Respiration from BGC-Argo floats and AOU
Template:BreadcrumbsSecondaryProduction
| Community respiration (AOU) |
|---|
| Approach: in situ oxygen concentration |
| Context: in situ |
| Spatial scale: mesoscale to basin |
| Temporal scale: days to years |
| Units: mol O2 L-1 |
| Community captured: bulk |
| Co-measurements: cell abundance |
Method Overview
Apparent Oxygen Utilization (AOU) is the difference between the theoretical oxygen saturation concentration at a given temperature and salinity, and the measured dissolved oxygen concentration. A positive AOU indicates that net oxygen consumption has occurred since the water mass last equilibrated with the atmosphere, and therefore represents the cumulative biological and chemical oxygen demand integrated over the water's transit history.
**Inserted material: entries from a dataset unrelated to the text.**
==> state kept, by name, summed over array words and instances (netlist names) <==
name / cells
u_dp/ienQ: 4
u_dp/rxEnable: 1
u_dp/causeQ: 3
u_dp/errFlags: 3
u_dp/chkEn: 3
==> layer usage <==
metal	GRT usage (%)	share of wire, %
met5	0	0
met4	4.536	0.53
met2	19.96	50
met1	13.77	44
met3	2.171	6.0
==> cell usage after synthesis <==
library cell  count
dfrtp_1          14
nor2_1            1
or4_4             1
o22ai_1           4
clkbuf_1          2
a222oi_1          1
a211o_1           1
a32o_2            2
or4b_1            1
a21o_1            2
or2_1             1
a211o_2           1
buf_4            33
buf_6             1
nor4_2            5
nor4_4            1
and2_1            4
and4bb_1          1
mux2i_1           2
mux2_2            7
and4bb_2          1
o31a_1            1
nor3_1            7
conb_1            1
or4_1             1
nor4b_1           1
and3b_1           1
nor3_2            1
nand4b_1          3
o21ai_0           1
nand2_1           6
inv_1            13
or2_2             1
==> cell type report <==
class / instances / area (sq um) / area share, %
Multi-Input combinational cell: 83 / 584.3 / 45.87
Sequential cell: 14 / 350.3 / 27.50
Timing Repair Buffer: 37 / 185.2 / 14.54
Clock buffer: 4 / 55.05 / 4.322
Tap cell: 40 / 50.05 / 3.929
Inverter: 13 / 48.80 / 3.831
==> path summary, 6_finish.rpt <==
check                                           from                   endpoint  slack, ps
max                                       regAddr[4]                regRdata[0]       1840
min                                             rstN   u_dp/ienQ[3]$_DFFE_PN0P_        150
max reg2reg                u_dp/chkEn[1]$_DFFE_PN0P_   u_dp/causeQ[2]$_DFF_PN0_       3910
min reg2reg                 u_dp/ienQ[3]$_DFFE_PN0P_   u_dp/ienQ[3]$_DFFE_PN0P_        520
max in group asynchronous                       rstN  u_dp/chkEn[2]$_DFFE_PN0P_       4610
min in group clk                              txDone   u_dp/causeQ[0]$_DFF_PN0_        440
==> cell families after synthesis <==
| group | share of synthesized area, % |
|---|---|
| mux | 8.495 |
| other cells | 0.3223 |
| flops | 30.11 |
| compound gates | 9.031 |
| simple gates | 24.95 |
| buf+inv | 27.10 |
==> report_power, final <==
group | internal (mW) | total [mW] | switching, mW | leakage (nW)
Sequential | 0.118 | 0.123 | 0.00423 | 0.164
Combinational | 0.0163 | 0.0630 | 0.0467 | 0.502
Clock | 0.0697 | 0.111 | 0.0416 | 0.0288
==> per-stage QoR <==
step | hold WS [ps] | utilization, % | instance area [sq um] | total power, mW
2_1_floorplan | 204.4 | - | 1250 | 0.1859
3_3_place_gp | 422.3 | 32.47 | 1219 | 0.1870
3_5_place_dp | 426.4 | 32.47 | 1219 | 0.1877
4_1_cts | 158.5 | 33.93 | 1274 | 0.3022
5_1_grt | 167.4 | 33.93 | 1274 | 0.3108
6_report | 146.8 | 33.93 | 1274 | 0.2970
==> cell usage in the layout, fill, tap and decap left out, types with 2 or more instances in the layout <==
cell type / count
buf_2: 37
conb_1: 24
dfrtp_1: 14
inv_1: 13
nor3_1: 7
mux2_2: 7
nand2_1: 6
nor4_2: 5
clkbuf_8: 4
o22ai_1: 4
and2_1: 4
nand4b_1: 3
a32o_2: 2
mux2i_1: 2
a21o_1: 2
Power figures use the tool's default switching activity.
==> config.mk <==
export PLATFORM = sky130hd
export DESIGN_NAME = prescaled_reload_timer
export DESIGN_NICKNAME = d
export VERILOG_FILES = /design/src/rtl/trt_pkg.sv /design/src/rtl/trt_prescaler.sv /design/src/rtl/trt_count_core.sv /design/src/rtl/prescaled_reload_timer.sv
export SDC_FILE = /design/constraint.sdc
export NUM_CORES = 1
export LEC_CHECK = 0
export BUFFER_PORTS_ARGS = -buffer_cell sky130_fd_sc_hd__buf_2
export CORE_AREA = 3 3 164 166
export CTS_CLUSTER_SIZE = 24
export DETAILED_ROUTE_END_ITERATION = 8
export DIE_AREA = 0 0 167 169
export GPL_ROUTABILITY_DRIVEN = 0
export SLEW_MARGIN = 20
export SYNTH_ARGS = -nofsm -noshare
export SYNTH_HDL_FRONTEND = slang
export SYNTH_HIERARCHICAL = 1
export SYNTH_SLANG_ARGS = --single-unit
export TNS_END_PERCENT = 30
==> constraint.sdc <==
create_clock -name clk -period 3.34 [get_ports clk]
set_input_delay 0.501 -clock clk [delete_from_list [all_inputs] [get_ports clk]]
set_output_delay 0.501 -clock clk [all_outputs]
set_load 0.05 [all_outputs]
==> src/rtl/trt_pkg.sv <==
package trt_pkg;
  localparam int BUS_W = 32;

  localparam logic [4:0] OFS_RELOAD = 5'h00;
  localparam logic [4:0] OFS_COUNT  = 5'h04;
  localparam logic [4:0] OFS_CTRL   = 5'h08;
  localparam logic [4:0] OFS_STAT   = 5'h0C;

  localparam int BIT_RUN_EN = 0;
  localparam int BIT_AUTO   = 1;
  localparam int BIT_IRQ_EN = 2;
  localparam int PRE_LSB    = 8;

  typedef enum logic [2:0] {
    SEL_NONE,
    SEL_RELOAD,
    SEL_COUNT,
    SEL_CTRL,
    SEL_STAT
  } reg_sel_e;
endpackage

==> src/rtl/trt_prescaler.sv <==
module trt_prescaler #(
  parameter int PRE_W = 8
) (
  input  logic             clk,
  input  logic             rst_n,
  input  logic             run,
  input  logic             restart,
  input  logic [PRE_W-1:0] divisor,
  output logic             tick
);
  logic [PRE_W-1:0] phase_q, phase_n;
  logic             wrap;

  assign wrap = (phase_q == divisor);
  assign tick = run && !restart && wrap;

  always_comb begin
    phase_n = phase_q;
    if (!run || restart || wrap) phase_n = '0;
    else                         phase_n = phase_q + 1'b1;
  end

  always_ff @(posedge clk or negedge rst_n) begin
    if (!rst_n) phase_q <= '0;
    else        phase_q <= phase_n;
  end

  // with a nonzero divisor, two ticks never come on adjacent cycles
  assert_tick_gap_R3: assert property (@(posedge clk) disable iff (!rst_n)
    (tick && divisor != '0) |=> !tick);
endmodule

==> src/rtl/trt_count_core.sv <==
module trt_count_core #(
  parameter int CNT_W = 32,
  parameter int PRE_W = 8
) (
  input  logic             clk,
  input  logic             rst_n,
  input  logic             tick,
  input  logic             wr_reload,
  input  logic             wr_count,
  input  logic             wr_ctrl,
  input  logic             clr_flag,
  input  logic [CNT_W-1:0] wval,
  input  logic             cur_en,
  input  logic             cur_auto,
  input  logic [PRE_W-1:0] cur_pre,
  input  logic             new_en,
  input  logic             new_auto,
  input  logic [PRE_W-1:0] new_pre,
  input  logic [CNT_W-1:0] reload_q,
  output logic [CNT_W-1:0] cnt_q,
  output logic             run_q,
  output logic             flag_q,
  output logic             expire
);
  logic [CNT_W-1:0] cnt_n, cnt_wr;
  logic             run_n;
  logic             pre_zero;

  assign pre_zero = (cur_pre == '0);
  assign expire   = tick && (cnt_q == '0);

  always_comb begin
    cnt_n  = cnt_q;
    run_n  = run_q;
    cnt_wr = wval;
    if (wr_reload) begin
      cnt_n = wval;
      run_n = cur_en && (!pre_zero || wval != '0);
    end else if (wr_count) begin
      if (cur_auto && pre_zero && wval == '0) cnt_wr = reload_q;
      cnt_n = cnt_wr;
      run_n = cur_en && (!pre_zero || cnt_wr != '0);
    end else if (wr_ctrl) begin
      cnt_wr = cnt_q;
      if (new_en && new_auto && cnt_q == '0) cnt_wr = reload_q;
      cnt_n = cnt_wr;
      run_n = new_en && (new_pre != '0 || cnt_wr != '0);
    end else if (tick) begin
      if (cnt_q != '0) begin
        cnt_n = cnt_q - 1'b1;
      end else if (cur_auto) begin
        cnt_n = reload_q;
        if (pre_zero && reload_q == '0) run_n = 1'b0;
      end else begin
        run_n = 1'b0;
      end
    end
  end

  always_ff @(posedge clk or negedge rst_n) begin
    if (!rst_n) begin
      cnt_q  <= '0;
      run_q  <= 1'b0;
      flag_q <= 1'b0;
    end else begin
      cnt_q  <= cnt_n;
      run_q  <= run_n;
      flag_q <= expire || (flag_q && !clr_flag);
    end
  end

  // a tick on a nonzero count lowers it by exactly one
  assert_step_down_R3: assert property (@(posedge clk) disable iff (!rst_n)
    (tick && cnt_q != '0) |=> cnt_q == CNT_W'($past(cnt_q) - 1'b1));
  // a stopped timer keeps its count unless software writes
  assert_idle_hold_R4: assert property (@(posedge clk) disable iff (!rst_n)
    (!run_q && !wr_reload && !wr_count && !wr_ctrl) |=> $stable(cnt_q));
  // the flag rises only after an expiry
  assert_flag_source_R7: assert property (@(posedge clk) disable iff (!rst_n)
    $rose(flag_q) |-> $past(expire));
  // a clearing write without a competing expiry drops the flag
  assert_flag_clear_R7: assert property (@(posedge clk) disable iff (!rst_n)
    (clr_flag && !expire) |=> !flag_q);
endmodule
--- src/rtl/tile_addr_pkg.sv ---
package tile_addr_pkg;

  typedef enum logic [2:0] {
    STEP_IDLE,
    STEP_INDEX,
    STEP_DATA_LO,
    STEP_DATA_HI,
    STEP_PUSH
  } stepT;

  typedef enum logic [1:0] {
    SEL_INDEX,
    SEL_DATA_LO,
    SEL_DATA_HI
  } addrSelT;

  // Strobes from control to datapath
  typedef struct packed {
    logic    load;    // sample request inputs
    logic    capIdx;  // end of index step
    logic    capLo;   // end of data-low step
    logic    capHi;   // end of data-high step
    logic    rd;      // read request
    addrSelT sel;     // address source
  } strobeT;

endpackage

--- src/rtl/tile_addr_ctrl.sv ---
module tile_addr_ctrl
  import tile_addr_pkg::*;
#(
  parameter int STEP_CYCLES = 2
) (
  input  logic   clk,
  input  logic   rstN,
  input  logic   start,
  output strobeT strobe,
  output logic   busy,
  output logic   done
);
  localparam int PH_W = (STEP_CYCLES > 1) ? $clog2(STEP_CYCLES) : 1;
  localparam logic [PH_W-1:0] PH_LAST = PH_W'(STEP_CYCLES - 1);

  stepT            step;
  logic [PH_W-1:0] phase;
  logic            lastPh;

  assign lastPh = (phase == PH_LAST);

  always_ff @(posedge clk or negedge rstN) begin
    if (!rstN) begin
      step  <= STEP_IDLE;
      phase <= '0;
      done  <= 1'b0;
    end else begin
      done <= 1'b0;
      if (step == STEP_IDLE) begin
        phase <= '0;
        if (start) step <= STEP_INDEX;
      end else if (lastPh) begin
        phase <= '0;
        unique case (step)
          STEP_INDEX:   step <= STEP_DATA_LO;
          STEP_DATA_LO: step <= STEP_DATA_HI;
          STEP_DATA_HI: step <= STEP_PUSH;
          default: begin
            step <= STEP_IDLE;
            done <= 1'b1;
          end
        endcase
      end else begin
        phase <= phase + 1'b1;
      end
    end
  end

  always_comb begin
    strobe.load   = (step == STEP_IDLE) && start;
    strobe.capIdx = (step == STEP_INDEX)   && lastPh;
    strobe.capLo  = (step == STEP_DATA_LO) && lastPh;
    strobe.capHi  = (step == STEP_DATA_HI) && lastPh;
    strobe.rd     = (step == STEP_INDEX) || (step == STEP_DATA_LO) ||
                    (step == STEP_DATA_HI);
    unique case (step)
      STEP_DATA_LO: strobe.sel = SEL_DATA_LO;
      STEP_DATA_HI: strobe.sel = SEL_DATA_HI;
      default:      strobe.sel = SEL_INDEX;
    endcase
  end

  assign busy = (step != STEP_IDLE);

endmodule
BGC-Argo profiling floats measure dissolved oxygen continuously across depth profiles, enabling autonomous, large-scale characterisation of AOU distributions without ship-based sampling.
Scale of measurement
AOU is an integrative measure: a single measurement reflects cumulative respiration over the entire time since the water mass was last at the surface, which can range from days in the upper ocean to decades in the deep ocean. Horizontally, float trajectories provide mesoscale to basin-scale coverage depending on deployment strategy. Vertically, profiling floats typically resolve the upper 2000 m.
Data generated
The primary output is dissolved O2 concentration (mol O2 L-1), from which AOU is calculated by subtracting the measured value from the equilibrium saturation value. AOU values are used to estimate depth-integrated or water-mass-specific respiration rates when combined with ventilation age estimates (e.g., from CFC or radiocarbon tracers).
Units & currency
Units are mol O2 L-1. The currency is oxygen; conversion to carbon requires a respiratory quotient (RQ, typically 0.69–0.89 depending on substrate).
Sample size
In situ measurement; no discrete sample collection is required for oxygen optode-based Argo floats.
Repositories & databases
BGC-Argo float data are publicly accessible through the Argo Global Data Assembly Centre (GDAC): argodatamgt.org.
Limitations
AOU reflects cumulative respiration since the last atmospheric contact, not an instantaneous rate. Converting AOU to a rate requires independent knowledge of the water mass age (ventilation timescale), which introduces uncertainty. Argo floats may cross different water masses during their drift, mixing signals from distinct biogeochemical regimes. Additionally, non-biological processes (e.g., solubility changes with temperature) can influence the oxygen saturation baseline and must be accounted for.
Example Applications & Protocols
Classic examples
Recent applications
Common calculations/conversions
- AOU (µmol kg-1) = O2,sat(T, S) − O2,meas; saturation calculated from Garcia & Gordon (1992).
- Conversion to carbon: divide AOU by RQ (mol C = mol O2 / RQ).